The experimental environment chosen in this paper is an indoor test environment, with a distance of five meters between the terminal node and the coordinator, and there is no obstruction in the line of sight. Operate according to the above process and observe the final result. After power-on, we use an oscilloscope to observe the data transmission waveform diagram of the data transceiver interface. The figure shows the level signal of the chip data pin during the data transmission and reception process. The high level represents the number 1, the low level represents the number 0, and the waveform diagram shows the chip can receive the data sent. The waveform diagram is shown in Figure 5. According to the test results, the coordinator successfully obtained the data packets transmitted from the device terminal. The content of the data packet was verified to prove that the content of the data packet was consistent before and after the data transmission, and no data transmission errors were found. According to the comparison of the difference between the sent data timestamp and the received data timestamp in the data packet header, we can calculate that the average transmission time is about 10 ms and 99.9% of the data transmission delay is less than 30 ms.
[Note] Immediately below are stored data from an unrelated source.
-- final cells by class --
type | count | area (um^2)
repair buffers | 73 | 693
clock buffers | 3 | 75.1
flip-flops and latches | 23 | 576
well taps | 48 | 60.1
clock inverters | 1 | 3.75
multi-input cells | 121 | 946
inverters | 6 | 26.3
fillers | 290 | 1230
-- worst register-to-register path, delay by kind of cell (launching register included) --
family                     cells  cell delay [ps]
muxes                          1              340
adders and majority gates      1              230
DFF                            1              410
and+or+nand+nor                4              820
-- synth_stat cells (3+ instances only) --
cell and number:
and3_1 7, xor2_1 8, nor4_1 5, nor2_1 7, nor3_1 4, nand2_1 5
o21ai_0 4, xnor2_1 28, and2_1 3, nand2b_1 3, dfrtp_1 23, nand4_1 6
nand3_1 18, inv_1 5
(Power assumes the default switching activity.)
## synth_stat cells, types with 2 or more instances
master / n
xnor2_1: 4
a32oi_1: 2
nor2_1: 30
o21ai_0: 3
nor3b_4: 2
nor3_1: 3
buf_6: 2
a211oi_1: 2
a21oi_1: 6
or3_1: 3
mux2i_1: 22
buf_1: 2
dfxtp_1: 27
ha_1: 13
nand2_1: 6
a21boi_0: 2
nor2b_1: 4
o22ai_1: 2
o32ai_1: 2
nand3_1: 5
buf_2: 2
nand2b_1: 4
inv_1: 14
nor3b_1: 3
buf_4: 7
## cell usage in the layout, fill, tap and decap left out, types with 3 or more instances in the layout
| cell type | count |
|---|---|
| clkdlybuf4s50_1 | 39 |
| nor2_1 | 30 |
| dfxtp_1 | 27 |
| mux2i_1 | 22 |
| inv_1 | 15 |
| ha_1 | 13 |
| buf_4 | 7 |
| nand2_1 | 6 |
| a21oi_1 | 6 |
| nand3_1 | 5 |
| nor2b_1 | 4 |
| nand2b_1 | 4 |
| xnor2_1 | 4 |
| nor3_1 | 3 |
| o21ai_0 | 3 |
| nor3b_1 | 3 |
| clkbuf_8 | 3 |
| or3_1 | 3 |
$ cat config.mk
export PLATFORM = sky130hd
export DESIGN_NAME = prog_loader
export DESIGN_NICKNAME = d
export VERILOG_FILES = /design/src/rtl/prog_loader_pkg.sv /design/src/rtl/prog_run_monitor.sv /design/src/rtl/prog_loader.sv
export SDC_FILE = /design/constraint.sdc
export NUM_CORES = 1
export LEC_CHECK = 0
export ABC_AREA = 1
export BUFFER_PORTS_ARGS = -buffer_cell sky130_fd_sc_hd__buf_2
export CAP_MARGIN = 40
export CORE_MARGIN = 4
export CORE_UTILIZATION = 57
export CTS_BUF_LIST = sky130_fd_sc_hd__clkbuf_4 sky130_fd_sc_hd__clkbuf_8
export CTS_CLUSTER_SIZE = 40
export DETAILED_ROUTE_END_ITERATION = 16
export HOLD_SLACK_MARGIN = 0.1
export PLACE_DENSITY = 0.95
export SYNTH_ARGS = -nofsm -noshare
export SYNTH_HDL_FRONTEND = slang
export SYNTH_SLANG_ARGS = --single-unit
$ cat constraint.sdc
create_clock -name clk -period 4.39 [get_ports clk]
set_clock_uncertainty 0.05 [all_clocks]
set_input_delay 0.6585 -clock clk [delete_from_list [all_inputs] [get_ports clk]]
set_output_delay 0.6585 -clock clk [all_outputs]
set_load 0.1 [all_outputs]
$ cat src/rtl/prog_loader_pkg.sv
// Shared types for the program loader: FSM state encoding, memory geometry,
// CPU opcode names and the checksum helper.
package prog_loader_pkg;

  localparam int PL_MEM_DEPTH = 32;
  localparam int PL_ADDR_W    = 5;

  typedef enum logic [2:0] {
    ST_IDLE  = 3'd0,
    ST_CLEAR = 3'd1,
    ST_LOAD  = 3'd2,
    ST_RUN   = 3'd3,
    ST_DONE  = 3'd4
  } pl_state_e;

  typedef enum logic [7:0] {
    OP_NOP  = 8'h00,
    OP_LDI  = 8'hA0,
    OP_ADD  = 8'hC2,
    OP_HALT = 8'hFF
  } pl_opcode_e;

  function automatic logic [7:0] csum_add(input logic [7:0] acc, input logic [7:0] b);
    return acc + b;
  endfunction

endpackage

$ cat src/rtl/prog_run_monitor.sv
// RUN-phase supervisor: counts RUN cycles (1 in the first RUN cycle), detects
// halt or timeout, and captures the CPU program counter when either occurs.
module prog_run_monitor
  import prog_loader_pkg::*;
#(
  parameter int TIMEOUT_CYCLES = 5000,
  parameter int CNT_W          = 16
) (
  input  logic                 clk,
  input  logic                 rst_,
  input  logic                 clr_i,
  input  logic                 enter_i,
  input  logic                 run_i,
  input  logic                 halt_i,
  input  logic [PL_ADDR_W-1:0] pc_addr_i,
  output logic                 stop_o,
  output logic [CNT_W-1:0]     run_cycles_o,
  output logic                 halted_o,
  output logic                 timeout_o,
  output logic [PL_ADDR_W-1:0] final_pc_o
);

  localparam logic [CNT_W-1:0] TO_LIM = CNT_W'(TIMEOUT_CYCLES);

  logic [CNT_W-1:0]     cnt_q, cnt_d;
  logic                 halted_q, halted_d;
  logic                 timeout_q, timeout_d;
  logic [PL_ADDR_W-1:0] fpc_q, fpc_d;
  logic                 to_hit;

  assign to_hit = (cnt_q >= TO_LIM);
  assign stop_o = run_i && (halt_i || to_hit);

  // Halt has priority over timeout when both land in the same cycle.
  always_comb begin
    cnt_d     = cnt_q;
    halted_d  = halted_q;
    timeout_d = timeout_q;
    fpc_d     = fpc_q;
    if (clr_i) begin
      cnt_d     = '0;
      halted_d  = 1'b0;
      timeout_d = 1'b0;
      fpc_d     = '0;
    end else if (enter_i) begin
      cnt_d = CNT_W'(1);
    end else if (run_i) begin
      if (halt_i) begin
        halted_d = 1'b1;
        fpc_d    = pc_addr_i;
      end else if (to_hit) begin
        timeout_d = 1'b1;
        fpc_d     = pc_addr_i;
      end else begin
        cnt_d = cnt_q + CNT_W'(1);
      end
    end
  end

  always_ff @(posedge clk or negedge rst_) begin
    if (!rst_) begin
      cnt_q     <= '0;
      halted_q  <= 1'b0;
      timeout_q <= 1'b0;
      fpc_q     <= '0;
    end else begin
      cnt_q     <= cnt_d;
      halted_q  <= halted_d;
      timeout_q <= timeout_d;
      fpc_q     <= fpc_d;
    end
  end

  assign run_cycles_o = cnt_q;
  assign halted_o     = halted_q;
  assign timeout_o    = timeout_q;
  assign final_pc_o   = fpc_q;

endmodule

$ cat src/rtl/prog_loader.sv
// Program loader: clears CPU program memory, streams a program in, releases
// the CPU from reset and supervises the run. Define PROG_LOADER_CSUM_EN to
// treat the s_last beat as a modulo-256 checksum byte instead of program data.
module prog_loader
  import prog_loader_pkg::*;
#(
  parameter int MEM_DEPTH      = PL_MEM_DEPTH,
  parameter int TIMEOUT_CYCLES = 5000,
  parameter int CNT_W          = 16
) (
  input  logic                 clk,
  input  logic                 rst_,
  input  logic                 start,
  input  logic                 s_valid,
  output logic                 s_ready,
  input  logic [7:0]           s_data,
  input  logic                 s_last,
  output logic [PL_ADDR_W-1:0] mem_addr,
  output logic [7:0]           mem_wdata,
  output logic                 mem_wr,
  output logic                 cpu_rst_,
  input  logic                 halt,
  input  logic [PL_ADDR_W-1:0] pc_addr,
  output logic                 busy,
  output logic                 done,
  output logic                 halted,
  output logic                 timeout,
  output logic                 err_len,
  output logic                 err_csum,
  output logic [PL_ADDR_W-1:0] final_pc,
  output logic [CNT_W-1:0]     run_cycles
);

  // One extra bit lets the counter express "MEM_DEPTH bytes written" without wrapping.
  localparam int CW = PL_ADDR_W + 1;
  localparam logic [CW-1:0] LAST_A = CW'(MEM_DEPTH - 1);
  localparam logic [CW-1:0] FULL_A = CW'(MEM_DEPTH);

  pl_state_e     st_q, st_d;
  logic [CW-1:0] cnt_q, cnt_d;
  logic          err_len_q, err_len_d;
  logic          clr, enter, stop;

`ifdef PROG_LOADER_CSUM_EN
  logic [7:0] csum_q, csum_d;
  logic       err_csum_q, err_csum_d;
`endif

  always_comb begin
    st_d      = st_q;
    cnt_d     = cnt_q;
    err_len_d = err_len_q;
    clr       = 1'b0;
    mem_wr    = 1'b0;
    mem_wdata = 8'h00;
    s_ready   = 1'b0;
`ifdef PROG_LOADER_CSUM_EN
    csum_d     = csum_q;
    err_csum_d = err_csum_q;
`endif
    case (st_q)
      ST_IDLE, ST_DONE: begin
        if (start) begin
          st_d      = ST_CLEAR;
          cnt_d     = '0;
          err_len_d = 1'b0;
          clr       = 1'b1;
`ifdef PROG_LOADER_CSUM_EN
          csum_d     = 8'h00;
          err_csum_d = 1'b0;
`endif
        end
      end
      ST_CLEAR: begin
        mem_wr = 1'b1;
        if (cnt_q == LAST_A) begin
          st_d  = ST_LOAD;
          cnt_d = '0;
        end else begin
          cnt_d = cnt_q + CW'(1);
        end
      end
      ST_LOAD: begin
        s_ready = 1'b1;
        if (s_valid) begin
`ifdef PROG_LOADER_CSUM_EN
          if (s_last) begin
            if (s_data == csum_q) begin
              st_d = ST_RUN;
            end else begin
              err_csum_d = 1'b1;
              st_d       = ST_DONE;
            end
          end else if (cnt_q == FULL_A) begin
            err_len_d = 1'b1;
            st_d      = ST_DONE;
          end else begin
            mem_wr    = 1'b1;
            mem_wdata = s_data;
            csum_d    = csum_add(csum_q, s_data);
            cnt_d     = cnt_q + CW'(1);
          end
`else
          if (cnt_q == FULL_A) begin
            err_len_d = 1'b1;
            st_d      = ST_DONE;
          end else begin
            mem_wr    = 1'b1;
            mem_wdata = s_data;
            cnt_d     = cnt_q + CW'(1);
            if (s_last) st_d = ST_RUN;
          end
`endif
        end
      end
      ST_RUN: begin
        if (stop) st_d = ST_DONE;
      end
      default: st_d = ST_IDLE;
    endcase
  end

  assign enter = (st_d == ST_RUN) && (st_q != ST_RUN);

  always_ff @(posedge clk or negedge rst_) begin
    if (!rst_) begin
      st_q      <= ST_IDLE;
      cnt_q     <= '0;
      err_len_q <= 1'b0;
    end else begin
      st_q      <= st_d;
      cnt_q     <= cnt_d;
      err_len_q <= err_len_d;
    end
  end

`ifdef PROG_LOADER_CSUM_EN
  always_ff @(posedge clk or negedge rst_) begin
    if (!rst_) begin
      csum_q     <= 8'h00;
      err_csum_q <= 1'b0;
    end else begin
      csum_q     <= csum_d;
      err_csum_q <= err_csum_d;
    end
  end
  assign err_csum = err_csum_q;
`else
  assign err_csum = 1'b0;
`endif

  prog_run_monitor #(
    .TIMEOUT_CYCLES(TIMEOUT_CYCLES),
    .CNT_W         (CNT_W)
  ) u_mon (
    .clk         (clk),
    .rst_        (rst_),
    .clr_i       (clr),
    .enter_i     (enter),
    .run_i       (st_q == ST_RUN),
    .halt_i      (halt),
    .pc_addr_i   (pc_addr),
    .stop_o      (stop),
    .run_cycles_o(run_cycles),
    .halted_o    (halted),
    .timeout_o   (timeout),
    .final_pc_o  (final_pc)
  );

  assign mem_addr = cnt_q[PL_ADDR_W-1:0];
  assign cpu_rst_ = (st_q == ST_RUN);
  assign busy     = (st_q == ST_CLEAR) || (st_q == ST_LOAD) || (st_q == ST_RUN);
  assign done     = (st_q == ST_DONE);
  assign err_len  = err_len_q;

endmodule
The system write rate results are shown in Figure 6. As the distance increases, the read and write rates are maintained above 90%, and the trend is generally stable. In the traditional teaching model, teachers impart knowledge to students through books and blackboards, while students test their own learning effects through classrooms and exams, but this traditional model has a single and relatively boring way of imparting knowledge and skills in the classroom. The teaching effect is not good enough and the teacher cannot grasp the students’ learning of knowledge and skills in time. The smart classroom is fully adapted to the development of the Internet of Things era, integrating network electronics and practical teaching, enriching teaching methods, and recording the various situations of teachers and students at school through data, and it is also convenient for teachers to understand the students’ mastery in a timely manner.

5. Conclusions

Educational reforms rely increasing on educational equipment. Only with the help of existing technology can no longer meet the needs of teachers and students, prompting researchers in the field of education to actively and actively develop new technologies and research new educational equipment. New technologies and new equipment account for an increasing proportion of smart classrooms, which have become a powerful driving force for the development of smart classrooms. This article tries to find the common problems in the application of teaching informatization by investigating the current status of education informatization construction, to start from the realistic requirements of the operation of the teaching business process and the future innovative teaching business process from the perspective of development needs, the design and implementation of the smart classroom teaching system are discussed and studied. Based on the prototype architecture, implementation strategy and software platform of the Internet of Things application system, this paper presents the implementation plan of the college smart classroom Internet of Things system from the aspects of system realization, main technology, system function realization, and system installation and debugging. The combination of networking application technology and data mining technology, through the application of software platforms, hardware platform, and integrated technologies, solves many information technology problems in classroom management, student attendance, equipment management, and teaching activity management in college education and teaching management.

Data Availability

No data were used to support this study.

Conflicts of Interest

The authors declare that they have no conflicts of interest.

Acknowledgments

This work was supported by General program of Humanities and social sciences of Ministry of Education (No. 18YJCZH084). Key Projects of Dalian Academy of Social Sciences (No. 2020dlsky193).